[Stored dataset items]

===== src/rtl/loadip_wr_ctrl.sv =====
// loadip_wr_ctrl: write-side sequencer for the loadip ping-pong buffer.
// Claims a free half, streams one contiguous strobe burst, then releases it.
module loadip_wr_ctrl #(
    parameter int DATA_WIDTH = 16,
    parameter int ADDR_WIDTH = 8
) (
    input  logic                  i_clk,
    input  logic                  i_rst_n,
    input  logic                  i_s_valid,
    input  logic [DATA_WIDTH-1:0] i_s_data,
    input  logic                  i_s_last,
    output logic                  o_s_ready,
    input  logic [1:0]            i_wr_ready,
    output logic [1:0]            o_wr_activate,
    output logic [DATA_WIDTH-1:0] o_wdata,
    output logic                  o_wstrobe,
    output logic                  o_busy,
    output logic [15:0]           o_blk_cnt,
    output logic [ADDR_WIDTH:0]   o_last_len
);

    localparam int CW = ADDR_WIDTH + 1;
    localparam logic [CW-1:0] DEPTH = {1'b1, {ADDR_WIDTH{1'b0}}};

    typedef enum logic [1:0] {
        S_IDLE,
        S_WRITE,
        S_FLUSH,
        S_RELEASE
    } state_t;

    state_t                r_state;
    state_t                w_state_nxt;
    logic [1:0]            r_act;
    logic [1:0]            w_act_nxt;
    logic [DATA_WIDTH-1:0] r_wdata;
    logic [DATA_WIDTH-1:0] w_wdata_nxt;
    logic                  r_wstrobe;
    logic                  w_wstrobe_nxt;
    logic [CW-1:0]         r_cnt;
    logic [CW-1:0]         w_cnt_nxt;
    logic [CW-1:0]         w_cnt_inc;
    logic                  r_next;
    logic                  w_next_nxt;
    logic                  w_h;
    logic [15:0]           r_blk_cnt;
    logic [15:0]           w_blk_cnt_nxt;
    logic [CW-1:0]         r_last_len;
    logic [CW-1:0]         w_last_len_nxt;

    // Next-state and next register values for the claim/stream/release sequence
    always_comb begin
        w_state_nxt    = r_state;
        w_act_nxt      = r_act;
        w_wdata_nxt    = r_wdata;
        w_wstrobe_nxt  = 1'b0;
        w_cnt_nxt      = r_cnt;
        w_next_nxt     = r_next;
        w_blk_cnt_nxt  = r_blk_cnt;
        w_last_len_nxt = r_last_len;
        w_cnt_inc      = r_cnt + CW'(1);
        // Prefer the pointed-to half; fall back to the other if it is busy.
        w_h            = i_wr_ready[r_next] ? r_next : ~r_next;
        unique case (r_state)
            S_IDLE: begin
                if (i_s_valid && (i_wr_ready != 2'b00)) begin
                    w_act_nxt   = w_h ? 2'b10 : 2'b01;
                    w_next_nxt  = ~w_h;
                    w_state_nxt = S_WRITE;
                end
            end
            S_WRITE: begin
                if (i_s_valid) begin
                    w_wdata_nxt   = i_s_data;
                    w_wstrobe_nxt = 1'b1;
                    w_cnt_nxt     = w_cnt_inc;
                    if (i_s_last || (w_cnt_inc == DEPTH)) begin
                        w_state_nxt = S_FLUSH;
                    end
                end else begin
                    // Strobe and activate drop together so the buffer
                    // never sees a gap inside one activation.
                    w_act_nxt   = 2'b00;
                    w_state_nxt = S_RELEASE;
                end
            end
            S_FLUSH: begin
                w_act_nxt   = 2'b00;
                w_state_nxt = S_RELEASE;
            end
            S_RELEASE: begin
                if (r_cnt != '0) begin
                    w_blk_cnt_nxt  = r_blk_cnt + 16'd1;
                    w_last_len_nxt = r_cnt;
                end
                w_cnt_nxt   = '0;
                w_state_nxt = S_IDLE;
            end
            default: begin
                w_state_nxt = S_IDLE;
            end
        endcase
    end

    // State register
    always_ff @(posedge i_clk or negedge i_rst_n) begin
        if (!i_rst_n) begin
            r_state <= S_IDLE;
        end else begin
            r_state <= w_state_nxt;
        end
    end

    // Registered outputs, beat counter and ping-pong pointer
    always_ff @(posedge i_clk or negedge i_rst_n) begin
        if (!i_rst_n) begin
            r_act      <= 2'b00;
            r_wdata    <= '0;
            r_wstrobe  <= 1'b0;
            r_cnt      <= '0;
            r_next     <= 1'b0;
            r_blk_cnt  <= 16'd0;
            r_last_len <= '0;
        end else begin
            r_act      <= w_act_nxt;
            r_wdata    <= w_wdata_nxt;
            r_wstrobe  <= w_wstrobe_nxt;
            r_cnt      <= w_cnt_nxt;
            r_next     <= w_next_nxt;
            r_blk_cnt  <= w_blk_cnt_nxt;
            r_last_len <= w_last_len_nxt;
        end
    end

    assign o_s_ready     = (r_state == S_WRITE);
    assign o_busy        = (r_state != S_IDLE);
    assign o_wr_activate = r_act;
    assign o_wdata       = r_wdata;
    assign o_wstrobe     = r_wstrobe;
    assign o_blk_cnt     = r_blk_cnt;
    assign o_last_len    = r_last_len;

endmodule
$ cat src/rtl/fifo_serial_pkg.sv
// Shared types and helpers for the FIFO-drain serial transmitter.
// State encoding, parity modes and frame sizing.
package fifo_serial_pkg;

    typedef enum logic [2:0] {
        StIdle,
        StStart,
        StData,
        StPar,
        StStop
    } state_e;

    localparam int unsigned ParityNone = 0;
    localparam int unsigned ParityEven = 1;

    // Bits on the line per frame: start + data + optional parity + stop.
    function automatic int unsigned frame_bits(input int unsigned width,
                                               input int unsigned parity);
        return 32'd2 + width + ((parity == ParityEven) ? 32'd1 : 32'd0);
    endfunction

endpackage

### Required work
The expected answer is a copy of each line above containing "localparam".

### Solution to this problem
    localparam int CW = ADDR_WIDTH + 1;
    localparam logic [CW-1:0] DEPTH = {1'b1, {ADDR_WIDTH{1'b0}}};
    localparam int unsigned ParityNone = 0;
    localparam int unsigned ParityEven = 1;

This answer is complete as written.